大变形柔性连杆并联机构变形协调运动分析与设计方法研究

The large-scale mobility of flexible parallel manipulators' moving platforms is realized by means of overall continuum deformations of their elastic limbs, rather than concentrated deflections at some local positions. Hence, flexible parallel manipulators can overcome the inevitable drawbacks of the traditional compliant mechanisms, including small range mobility, large deflection stress, and easy to fatigue and failure, so that they have broad application prospects in the fields of human-robot collaboration, medical rehabilitation, aerospace engineering, and so on..The modeling and analysis of those flexible parallel manipulators involve two different disciplines, namely the structural elastic mechanics and the rigid body kinematics, which relate to a typical rigid-flexible coupling system suffering from large deflection problems. As a consequence, there is a lack of effective methodologies to systematically analyze their elasto-static behavior, which severely impedes the research, development and application of such a kind of novel parallel manipulators..Aiming at solving the typical rigid-flexible coupling problems raising in the kineto-static analysis of the flexible parallel manipulator, this proposal is to establish a unified modeling approach which is suitable for both calculation of continuum large deflection of the flexible rods and elasto-static analysis of the rigid parallel mechanisms. Thus, a breakthrough can be achieved to conquer the key computational issues for nonlinear large deformations of rigid-flexible coupling systems under complex constraints. The approach established in this proposal will serve as the theoretical fundamental for the elasto-static modeling, analysis and control of those flexible parallel manipulators. Furthermore, the achievements of this proposal will not only enrich the modeling, analysis and design methodologies of compliant mechanisms, but also promote the application of the flexible parallel manipulators in human-robot collaboration.

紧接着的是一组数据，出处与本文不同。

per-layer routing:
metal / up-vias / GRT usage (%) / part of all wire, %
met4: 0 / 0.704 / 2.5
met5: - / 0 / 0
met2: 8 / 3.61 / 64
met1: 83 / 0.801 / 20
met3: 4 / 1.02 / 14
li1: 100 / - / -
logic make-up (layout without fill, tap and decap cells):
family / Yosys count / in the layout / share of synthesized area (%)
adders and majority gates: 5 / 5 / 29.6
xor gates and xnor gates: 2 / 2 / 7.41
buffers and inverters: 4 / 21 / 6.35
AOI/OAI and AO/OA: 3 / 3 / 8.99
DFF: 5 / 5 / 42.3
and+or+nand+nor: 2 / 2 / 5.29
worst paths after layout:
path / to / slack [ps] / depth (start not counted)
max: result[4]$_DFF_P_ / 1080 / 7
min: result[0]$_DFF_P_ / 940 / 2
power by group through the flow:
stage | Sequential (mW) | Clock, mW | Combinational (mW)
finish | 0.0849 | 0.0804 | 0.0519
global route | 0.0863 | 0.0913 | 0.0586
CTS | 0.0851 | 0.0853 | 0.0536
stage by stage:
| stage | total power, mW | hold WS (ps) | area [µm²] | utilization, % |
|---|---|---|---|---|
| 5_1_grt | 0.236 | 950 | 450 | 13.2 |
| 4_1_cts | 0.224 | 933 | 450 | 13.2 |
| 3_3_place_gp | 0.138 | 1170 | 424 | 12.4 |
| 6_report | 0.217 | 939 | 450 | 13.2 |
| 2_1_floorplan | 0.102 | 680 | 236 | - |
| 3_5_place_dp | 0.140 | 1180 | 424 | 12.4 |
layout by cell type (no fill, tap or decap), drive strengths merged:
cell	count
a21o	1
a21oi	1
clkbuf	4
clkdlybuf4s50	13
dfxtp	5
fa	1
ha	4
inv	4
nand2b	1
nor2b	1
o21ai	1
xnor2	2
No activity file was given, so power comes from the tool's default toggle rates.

大变形柔性连杆并联机构是利用弹性杆件的整体连续变形和多个杆件的变形协调来实现末端大范围运动的一类新型机构。与传统柔顺机构依靠铰链局部集中变形来实现运动的方式不同，大变形柔性连杆并联机构可以采用刚体铰链，主要依靠连杆的连续大范围变形生成末端大范围可控运动，可以克服传统柔顺机构运动范围小、变形应力大和易疲劳失效等缺点，同时本身结构轻巧、具备顺应特性，在人机协作操作等领域具有广阔应用前景。现有弹性力学无法完全解决多根空间柔性杆件在耦合约束下协调变形的解析计算问题，因此这类新机构的运动分析尚无方法；如何将末端运动向耦合约束的每个支链分解，更缺乏构型设计的步骤和方法。因此这类机构运动分析与构型设计是一个全新的问题，本项目拟将连杆大变形进行结构柔度矩阵分解，通过离散化将运动分析和构型设计问题转化为超静定结构和欠驱动机构等效问题求解，建立大变形柔性连杆并联机构变形协调运动分析与构型设计的新理论和新方法。

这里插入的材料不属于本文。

===== ./config.mk =====
export PLATFORM = sky130hd
export DESIGN_NAME = slr_rx_dat
export DESIGN_NICKNAME = slr_rx_dat
export VERILOG_FILES = /design/flow/design.v
export SDC_FILE = /design/flow/constraint.sdc
export NUM_CORES = 4
export LEC_CHECK = 1
export CORE_AREA = 10 10 431 431
export DIE_AREA = 0 0 441 441

===== ./constraint.sdc =====
current_design slr_rx_dat

set clk_period 18.1
set clk_io_pct 0.2

create_clock -name clk0 -period $clk_period [get_ports {clk_sys}]

set non_clock_inputs [all_inputs -no_clocks]
set_input_delay [expr $clk_period * $clk_io_pct] -clock clk0 $non_clock_inputs
set_output_delay [expr $clk_period * $clk_io_pct] -clock clk0 [all_outputs]

===== ./design.v =====
`timescale 1ns/1ps
module slr_rx_dat #
(
    parameter                       U_DLY = 1
)
(
    input                           clk_sys                     , 
    input                           rst_n                       , 
    input                    [63:0] local_time                  , 
    input                     [7:0] cfg_ins_length              , 
    input                           cfg_keyer_sel               ,
    input                     [7:0] cfg_pcm_header              , 
    input                     [7:0] cfg_dy_header               , 
    input                     [7:0] rx_data                     , 
    input                           rx_data_valid               , 
    output reg              [575:0] rxins_data                  , 
    output reg                      rxins_data_valid              
);
reg                          [15:0] overtime_cnt                ; 
reg                           [7:0] step_data                   ; 
reg                           [7:0] step_cnt                    ; 
always @ (posedge clk_sys or negedge rst_n)
begin
    if(rst_n == 1'b0)
        overtime_cnt <= #U_DLY 16'd0;
    else
        begin
            if(rx_data_valid == 1'b1)
                overtime_cnt <= #U_DLY 16'd0;
            else if(overtime_cnt < 16'd9735)  
                overtime_cnt <= #U_DLY overtime_cnt + 16'd1;
            else
                ;
        end
end
always @ (posedge clk_sys or negedge rst_n)
begin
    if(rst_n == 1'b0)
        step_data <= #U_DLY 8'd0;
    else
        begin
            if(cfg_keyer_sel == 1'b1)
                step_data <= #U_DLY cfg_ins_length - cfg_pcm_header;
            else
                step_data <= #U_DLY cfg_ins_length - cfg_dy_header;
        end
end
always @ (posedge clk_sys or negedge rst_n)
begin
    if(rst_n == 1'b0)
        step_cnt <= #U_DLY 8'd0;
    else
        begin 
            if(rx_data_valid == 1'b1)
                begin
                    if(step_cnt < step_data - 8'd1)
                        step_cnt <= step_cnt + 8'd1;
                    else
                        step_cnt <= #U_DLY 8'd0;
                end
            else if(overtime_cnt >= 16'd9735)
                step_cnt <= #U_DLY 8'd0;
            else
                ;
        end
end
always @ (posedge clk_sys or negedge rst_n)
begin
    if(rst_n == 1'b0)
        rxins_data <= #U_DLY 576'd0;
    else
        begin
            if(step_cnt == 8'd0)
                rxins_data[575:512] <= #U_DLY local_time;
            else
                ;
            if(rx_data_valid == 1'b1)
                rxins_data[(63-step_cnt)*8+:8] <= #U_DLY rx_data;
            else
                ;
        end
end
always @ (posedge clk_sys or negedge rst_n)
begin
    if(rst_n == 1'b0)
        rxins_data_valid <= #U_DLY 1'b0;
    else
        begin
            if((rx_data_valid == 1'b1) && (step_cnt == step_data - 8'd1))
                rxins_data_valid <= #U_DLY 1'b1;
            else
                rxins_data_valid <= #U_DLY 1'b0;
        end
end
endmodule 

===== ./run.sh =====
#!/bin/bash
# OpenROAD 26Q1-2900-gdf79404cd8, Yosys 0.63+post, stock flow scripts
make -C /OpenROAD-flow-scripts/flow DESIGN_CONFIG=/design/flow/config.mk WORK_HOME=/design/flow/orfs finish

大变形柔性连杆并联机构是利用弹性杆件的整体连续变形和多个支链变形协调来实现末端大范围运动的一类新型机构。与传统柔顺机构依靠铰链局部集中变形来实现运动的方式不同，大变形柔性连杆并联机构利用连杆的连续大范围变形生成末端大范围可控运动，可克服传统柔顺机构运动范围小、变形应力大和易疲劳失效等缺点，同时本身结构轻巧、具备顺应特性，在仿生机器人和人机协同操作等领域具有广阔应用前景。.柔性连杆并联机构各支链的弹性杆件属于大挠度小应变空间梁结构，其非线性连续变形的准确建模一直都是弹性力学难点之一。本项目提出了一种基于结构柔度矩阵主轴分解的大变形柔性杆件的弹性运动静力一般建模方法。将弹性杆件的大挠度非线性连续变形问题转化为超冗余欠驱动柔性铰链机构的运动静力分析。不仅为柔性连杆并联机构弹性运动分析的统一建模提供了模型基础，也便于利用机器人机构学的成熟方法建立其大挠度非线性变形的解析表征模型。.基于运动静力分析中解析梯度表征的完整刚度映射，建立了大变形柔性连杆并联机构的力觉自感知与结构变刚度模型，提出了相应的柔顺交互控制方法；在理论研究的同时，搭建了适用于各类大变形柔性连杆并联机构的通用实验平台系统，集成了“运动静力仿真分析、伺服电机驱动控制、操作位形视觉测量、力觉感知实时反馈”等多个功能模块，并开展了平面、空间等多种柔性连杆并联机构的验证性实验，为后续各类实验工作开展提供了支撑。.将所提出的柔性连杆并联机构向仿生机器人领域进行拓展研究。利用弹性杆件自身良好的顺应特性和储能单元，分别以“基于仿生鳍条效应的自适应柔性夹钳”和“柔性连杆鱼尾高速摆动机构”作为对象，运用前期理论研究成果开展了抓取性能预测与摆动特性分析等方面工作，验证了本项目理论方法在大变形柔性连杆仿生机构分析中的有效性，为本项目研究成果的拓展应用提供了新的思路和方向。.